Stored data:
________

## config.mk

```make
export PLATFORM = sky130hd
export DESIGN_NAME = decode_stage
export DESIGN_NICKNAME = d
export VERILOG_FILES = /design/src/rtl/cpu_pkg.sv /design/src/rtl/reg_file.sv /design/src/rtl/decode_stage.sv
export SDC_FILE = /design/constraint.sdc
export NUM_CORES = 1
export LEC_CHECK = 0
export ABC_AREA = 1
export CAP_MARGIN = 20
export CORE_MARGIN = 2
export CORE_UTILIZATION = 45
export DETAILED_ROUTE_END_ITERATION = 6
export GPL_ROUTABILITY_DRIVEN = 0
export PLACE_DENSITY = 0.68
export REMOVE_ABC_BUFFERS = 1
export SETUP_SLACK_MARGIN = 0.15
export SYNTH_ARGS = -nofsm -noshare
export SYNTH_HDL_FRONTEND = slang
export SYNTH_SLANG_ARGS = --single-unit
```

## constraint.sdc

```tcl
create_clock -name CLK -period 2.3 [get_ports CLK]
set_input_delay 0.69 -clock CLK [delete_from_list [all_inputs] [get_ports CLK]]
set_output_delay 0.69 -clock CLK [all_outputs]
set_load 0.05 [all_outputs]
```

## src/rtl/cpu_pkg.sv

```systemverilog
// Shared widths, opcode encoding and instruction layout for the decode path.
// The instr_t field order fixes the bit positions: [23:20] opcode, [19:16] rd, [15:12] rs1, [11:8] rs2, [7:0] imm.
package cpu_pkg;

  localparam int INSTR_W  = 24;
  localparam int DATA_W   = 8;
  localparam int REG_AW   = 4;
  localparam int PC_W     = 8;
  localparam int OPC_W    = 4;
  localparam int NUM_REGS = 1 << REG_AW;

  typedef enum logic [OPC_W-1:0] {
    OP_NOP  = 4'd0,
    OP_ADD  = 4'd1,
    OP_SUB  = 4'd2,
    OP_AND  = 4'd3,
    OP_OR   = 4'd4,
    OP_ADDI = 4'd5,
    OP_LD   = 4'd6,
    OP_ST   = 4'd7,
    OP_BEQ  = 4'd8,
    OP_JMP  = 4'd9
  } opcode_e;

  // The opcode is kept as raw bits so that illegal encodings 10-15 survive into decode.
  typedef struct packed {
    logic [OPC_W-1:0]  opcode;
    logic [REG_AW-1:0] rd;
    logic [REG_AW-1:0] rs1;
    logic [REG_AW-1:0] rs2;
    logic [DATA_W-1:0] imm;
  } instr_t;

  // Opcodes whose rs2 field names a real source register.
  function automatic logic reads_rs2(input logic [OPC_W-1:0] op);
    case (op)
      OP_ADD, OP_SUB, OP_AND, OP_OR, OP_ST, OP_BEQ: reads_rs2 = 1'b1;
      default:                                      reads_rs2 = 1'b0;
    endcase
  endfunction

endpackage

```

## src/rtl/reg_file.sv

```systemverilog
// 16 x 8 register file: two asynchronous read ports, one synchronous write port.
// R0 is hardwired to zero; a same-cycle write is forwarded to matching reads.
module reg_file
  import cpu_pkg::*;
(
  input  logic              clk,
  input  logic              reset,
  input  logic [REG_AW-1:0] ra1,
  input  logic [REG_AW-1:0] ra2,
  output logic [DATA_W-1:0] rd1,
  output logic [DATA_W-1:0] rd2,
  input  logic              we,
  input  logic [REG_AW-1:0] wa,
  input  logic [DATA_W-1:0] wd
);

  logic [DATA_W-1:0] regs [NUM_REGS];

  always_ff @(posedge clk) begin
    if (reset) begin
      for (int i = 0; i < NUM_REGS; i++) regs[i] <= '0;
    end else if (we && (wa != '0)) begin
      regs[wa] <= wd;
    end
  end

  always_comb begin
    rd1 = regs[ra1];
    if (ra1 == '0)            rd1 = '0;
    else if (we && wa == ra1) rd1 = wd;
  end

  always_comb begin
    rd2 = regs[ra2];
    if (ra2 == '0)            rd2 = '0;
    else if (we && wa == ra2) rd2 = wd;
  end

endmodule

```

## src/rtl/decode_stage.sv

```systemverilog
// Decode stage: IF/ID pipeline register, instruction decode, register-file read
// and a one-deep load-use hazard tracker that inserts a single bubble.
module decode_stage
  import cpu_pkg::*;
(
  input  logic               CLK,
  input  logic               reset,
  input  logic [INSTR_W-1:0] Instr,
  input  logic [PC_W-1:0]    x_pc,
  input  logic               if_valid,
  input  logic               flush,
  input  logic               wb_en,
  input  logic [REG_AW-1:0]  wb_addr,
  input  logic [DATA_W-1:0]  wb_data,
  output logic               stall,
  output logic               id_valid,
  output logic [PC_W-1:0]    id_pc,
  output logic [OPC_W-1:0]   opcode,
  output logic [REG_AW-1:0]  rd,
  output logic [DATA_W-1:0]  imm,
  output logic [DATA_W-1:0]  rs1_data,
  output logic [DATA_W-1:0]  rs2_data,
  output logic               reg_write,
  output logic               mem_read,
  output logic               mem_write,
  output logic               branch,
  output logic               jump,
  output logic               illegal
);

  // Handshake: if_valid qualifies Instr/x_pc; id_valid qualifies every decoded
  // output for EX, which always accepts. The only back-pressure is stall, which
  // tells IF to hold its PC and instruction for one cycle.
  logic              id_v;
  instr_t            id_instr;
  logic [PC_W-1:0]   id_pc_q;
  logic              ld_pending;
  logic [REG_AW-1:0] ld_rd;
  logic              ld_hit;

  always_ff @(posedge CLK) begin
    if (reset) begin
      id_v     <= 1'b0;
      id_instr <= '0;
      id_pc_q  <= '0;
    end else if (flush) begin
      id_v <= 1'b0;
    end else if (!stall) begin
      id_v     <= if_valid;
      id_instr <= instr_t'(Instr);
      id_pc_q  <= x_pc;
    end
  end

  // A load issued last cycle whose destination feeds the instruction now in ID.
  always_comb begin
    ld_hit = ld_pending && id_v && (ld_rd != '0) &&
             ((ld_rd == id_instr.rs1) ||
              (reads_rs2(id_instr.opcode) && (ld_rd == id_instr.rs2)));
    stall    = ld_hit && !flush && !reset;
    id_valid = id_v && !stall && !flush && !reset;
  end

  // The bubble issued during a stall is not a load, so the stall self-clears.
  always_ff @(posedge CLK) begin
    if (reset) begin
      ld_pending <= 1'b0;
      ld_rd      <= '0;
    end else begin
      ld_pending <= id_valid && mem_read;
      ld_rd      <= id_instr.rd;
    end
  end

  always_comb begin
    id_pc  = id_pc_q;
    opcode = id_instr.opcode;
    rd     = id_instr.rd;
    imm    = id_instr.imm;
  end

  always_comb begin
    reg_write = 1'b0;
    mem_read  = 1'b0;
    mem_write = 1'b0;
    branch    = 1'b0;
    jump      = 1'b0;
    illegal   = 1'b0;
    if (id_valid) begin
      case (id_instr.opcode)
        OP_NOP:                              ;
        OP_ADD, OP_SUB, OP_AND, OP_OR,
        OP_ADDI:                             reg_write = 1'b1;
        OP_LD: begin
          reg_write = 1'b1;
          mem_read  = 1'b1;
        end
        OP_ST:                               mem_write = 1'b1;
        OP_BEQ:                              branch    = 1'b1;
        OP_JMP:                              jump      = 1'b1;
        default:                             illegal   = 1'b1;
      endcase
    end
  end

  reg_file u_reg_file (
    .clk   (CLK),
    .reset (reset),
    .ra1   (id_instr.rs1),
    .ra2   (id_instr.rs2),
    .rd1   (rs1_data),
    .rd2   (rs2_data),
    .we    (wb_en),
    .wa    (wb_addr),
    .wd    (wb_data)
  );

endmodule

```

---- After elaboration in Yosys (flattened, before gate mapping) ----
Memories as Yosys holds them, arrays and structs flattened. A register that Yosys moved wholly into a read port is not among the register bits.
Cells that the tools add are included.
word-level totals
  flip-flop bits (word level) ............. 38
  latch bits .............................. 0
  RAM bits ................................ 128
  ROM bits ................................ 0
  output and inout bits ................... 48
  memories kept ........................... 1
memory list
  name             depth  bits a word  rd ports  clocked after memory_dff  write ports  line            source
  u_reg_file.regs  16     8            2         2                         16           reg_file.sv:17  logic [DATA_W-1:0] regs [NUM_REGS];
cells by class
  $add $sub $neg .......................... 0
  multiply operators ...................... 0
  divide/modulo/power cells ............... 0
  magnitude comparators ................... 0
  eq/ne operators ......................... 13
  shifts and indexed selects .............. 0
  multiplexer cells ....................... 29
  bitwise operators ....................... 2
  reduce and logical (&&, ||, !) cells .... 28
operator list
  cell                                            count
  2-to-1 mux 8 bit                                5
  2-to-1 mux 4 bit                                5
  2-to-1 mux 1 bit                                19
  == test 4 x 3 -> 1 bit (second input constant)  4
  == test 4 bit                                   4
  logical AND 1 bit                               13
  logical NOT 4 bit                               3
  OR reduction 6 bit                              2
  OR reduction 10 bit                             1
  == test 4 x 2 -> 1 bit (second input constant)  2
  == test 4 bit (second input constant)           2
  nonzero test 4 bit                              2
  OR reduction 8 bit                              1
  == test 4 x 1 -> 1 bit (second input constant)  1
  logical NOT 1 bit                               3
  NOT 1 bit                                       2
  AND reduction 2 bit                             1
  OR reduction 2 bit                              1
  logical OR 1 bit                                1

---- Longest topological paths before layout ----
Gate-level depths: netlist of run 1.
  depth in word-level cells ............... 14
  depth in mapped cells ................... 13
  mapped depth without buffers ............ 11

---- Modules after synthesis ----
From an unflattened synthesis of run 1, not the netlist that was laid out.
second synthesis, totals
  cells, all modules ...................... 1,374
  area, all modules ....................... 9,708.1 um^2
modules (own cells, without submodules)
  module        instances  cells an instance  area an instance (um^2)
  reg_file      1          1,079              7,754.9
  decode_stage  1          295                1,953.1

---- Least setup slack after synthesis of run 1 ----
No wires, ideal clock.
  path type ............................... in2out
  start ................................... input reset
  end ..................................... output illegal
  arrival ................................. 2,287 ps
  required time ........................... 1,610 ps
  slack ................................... -677 ps
  cell stages on the path ................. 9
  buffers on the path ..................... 1
  path through ............................ inv_2 -> nand2_1 -> nor2_1 -> nand2_1 -> nor2_1 -> nand2_1 -> buf_6 -> nand2_2 -> nor3_1
between the ends
  word-level cells in the longest chain between the ends .. 7
RTL lines
  what                            line                                    source
  start: declaration              decode_stage.sv:7                       input logic reset,
  logical NOT 1 bit (*)           decode_stage.sv:60, decode_stage.sv:61
  logical AND 1 bit               decode_stage.sv:60                      stall = ld_hit && !flush && !reset;
  logical NOT 1 bit               decode_stage.sv:61                      id_valid = id_v && !stall && !flush && !reset;
  logical AND 1 bit (2 in a row)  decode_stage.sv:61
  logical AND 1 bit (*)           decode_stage.sv:61
  2-to-1 mux 1 bit (*)            decode_stage.sv:89                      if (id_valid) begin
  end: declaration                decode_stage.sv:28                      output logic illegal
Mark *: on every way between the ends. The rest lies on a longest branch, timed or not.

==> results.json, run 1 <==
{
  "status": "finished, violations left",
  "failed_checks": "negative setup slack",
  "antenna_found_initial": 0,
  "crit_path_max_fanout": 6,
  "cts_root_buf": "clkbuf_16",
  "skew_ns": 0.00546,
  "critical_path_arrival_ns": 2.04,
  "syn_inst": 1188,
  "power_density_nw_per_um2": 681,
  "grt_pass1_wl_um": 45000,
  "n_antenna_cell": 0,
  "layout_common_cells": "nor2_1, nand2_1, nand3_1",
  "syn_area_um2": 9410,
  "antenna_left": 0,
  "grt_max_degree": 49,
  "grt.total_usage_pct": 26.5,
  "fmaxAchievable_ghz": 0.367,
  "final_hold_viol_count": 0,
  "cp-start-kind": "flip-flop",
  "seq_area_um2": 4790,
  "routedWlPerCell_um": 18.5,
  "cts.path.max_buffers": 2,
  "grt-ovfl-total": 0,
  "dieArea_um2": 22100,
  "port_buffers": 96,
  "die_h_um": 149,
  "mostFrequentLayoutCell": "nor2_1",
  "via_per_inst": 5.60,
  "clk_latency_ns": 0.43,
  "worst_path_most_repeated_cell": "nand3_1",
  "multiInputGateArea_um2": 4020,
  "avgSynthCellArea_um2": 7.92,
  "postPlaceCellArea_um2": 11300,
  "cts_tree": "built",
  "hold_buffers": 0,
  "place_hpwl_um": 19200,
  "drive_gt1_share_pct": 21.5,
  "relSlewSlack_pct": 61.7,
  "setup_viol_count_final": 24,
  "ys_warn_count": 0,
  "fin_ws_ns": -0.428,
  "dr_total_vias": 9006,
  "core_um2": 20400,
  "syn_to_final_growth_pct": 36.7,
  "vdd_drop_max_v": 0.000578,
  "fin_crit_ns": 2.73,
  "rsz0062_at_grt": "true",
  "place_ws_ns": -0.851,
  "cp_data_required_time_ns": 1.61,
  "clk_pin_slew_ns": 0.06,
  "dr.pass1.iters": 7,
  "crit_slowest_cell": "dfxtp_4",
  "clock-sinks": 174,
  "fin_crit_sh_pct": 119,
  "cts_buffers": 17,
  "wirelength_um": 29800,
  "io_pins": 97,
  "cp-end-kind": "primary output",
  "ys_seq_area_share_pct": 50.6,
  "cap_violations": 0,
  "num-nets-final": 1374,
  "num_rows": 52,
  "drv_slew": 0,
  "ys_seq_elements": 174,
  "drtIter0Drc": 962,
  "crit_chain": "buf_12, buf_16, o211ai_1, nand3_1, nand3_1, nand3_1, nand3_1, inv_1, buf_6",
  "grt_pass1_vias": 8459,
  "critPathKind": "reg2out",
  "min_path_type": "reg2reg",
  "tightest_slew_ns": 0.574,
  "yosysUniqueCellTypes": 24,
  "hold_start": "rd[3]",
  "final_area_um2": 12900,
  "htreeDepth": 4,
  "slowest_delay_ns": 0.39,
  "drc": 0,
  "dieWidth_um": 149,
  "r2r-start": "opcode[1]",
  "fillers": 1697,
  "leakage_uw": 0.00546,
  "start_util_pct": 46.2
}
-- cells by family after synthesis --
| family | Yosys count | synth area share, % |
|---|---|---|
| AOI/OAI and AO/OA | 232 | 14.1 |
| other | 1 | 0.0399 |
| DFF | 174 | 50.6 |
| buffers and inverters | 247 | 11.1 |
| xor gates and xnor gates | 9 | 0.838 |
| and+or+nand+nor | 525 | 23.3 |
-- sequential cells by signal (all words and copies together) (netlist names), named ones only --
name	count
u_reg_file.regs	128
id_instr	8
id_pc	8
imm	8
ld_rd	4
opcode	4
rd	4
id_v	1
ld_pending	1
-- where the power goes --
part           leakage (uW)  switching (uW)  internal (uW)
Combinational       0.00356            1240            828
Clock              0.000290            1200           1810
Sequential          0.00161             116           3560
Total               0.00546            2560           6200
-- final timing paths --
| kind | end | slack [ns] | cells past startpoint |
|---|---|---|---|
| worst max-delay path | rs1_data[2] | -0.43 | 9 |
| worst min-delay path | ld_rd[3] | 0.44 | 2 |
| worst max register to register | id_instr[10] | 0.48 | 12 |
| worst min register to register | ld_rd[3] | 0.44 | 2 |
-- per-layer routing --
layer	track usage (%)	wire length [um]	share of wire, %
met1	35.8	11900	40
met3	6.13	3190	11
met5	0	0	0
met4	12.4	1320	4.4
met2	40.7	13400	45
-- worst max-delay path: cells and delay by family (launching register included) --
family,cells,cell delay (ns)
compound gates,1,0.18
buf+inv,4,0.52
flops,1,0.39
simple gates,4,0.51
-- metrics by stage --
step                util [%]  instances  TNS [ns]  hold slack (ns)  power (uW)
finish                  63.2       1608     -7.26            0.444        8760
global route            63.2       1608     -8.92            0.470        9060
CTS                     61.4       1598     -6.32            0.443        8630
detailed placement      55.6       1554    -74.51            0.434        5510
global placement        55.6       1554    -74.97            0.426        5490
floorplan                  -       1099    -60.70            0.528        4690
-- synth_stat cells (all sizes together) --
cell type	instances	area share, %
nor2	193	7.7
nand2	163	6.5
nand3	162	8.7
inv	151	6.0
edfxtp	128	41
a21oi	99	5.3
o21ai	66	3.5
o211ai	64	5.1
buf	49	3.2
clkbuf	47	1.9
dfxtp	46	9.8
xnor2	9	0.84
nor3	3	0.16
nand4	2	0.13
nor4	2	0.13
o22ai	2	0.13
a211oi	1	0.080
conb	1	0.040
-- what timing repair did --
action / CTS / global route
setup endpoints to repair: 117 / 24
hold endpoints to repair: 0 / 0
cloned: 5 / 7
buffers inserted: 7 / 3
pin swaps: 31 / 51
gates resized for setup: 171 / 59
-- final cells by class --
| type | count | share of cell area [%] |
|---|---|---|
| sequential | 174 | 37.3 |
| multi-input combinational | 774 | 31.3 |
| timing repair buffer | 207 | 19.6 |
| inverter | 151 | 4.51 |
| clock buffer | 21 | 3.42 |
| tap | 270 | 2.63 |
| clock inverter | 11 | 1.29 |
Power figures use the tool's default switching activity.
==> inputs of run 2 (changes only) <==
Settings changed: HOLD_SLACK_MARGIN set to 0.15.
==> results of run 2 <==
Final layout, timing and power as in run 1 (identical DEF).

________

EXERCISE AIM =>
Across the entries, work out how many lines hold the word "localparam". Reply with that number only.

TASK RESULT =>
6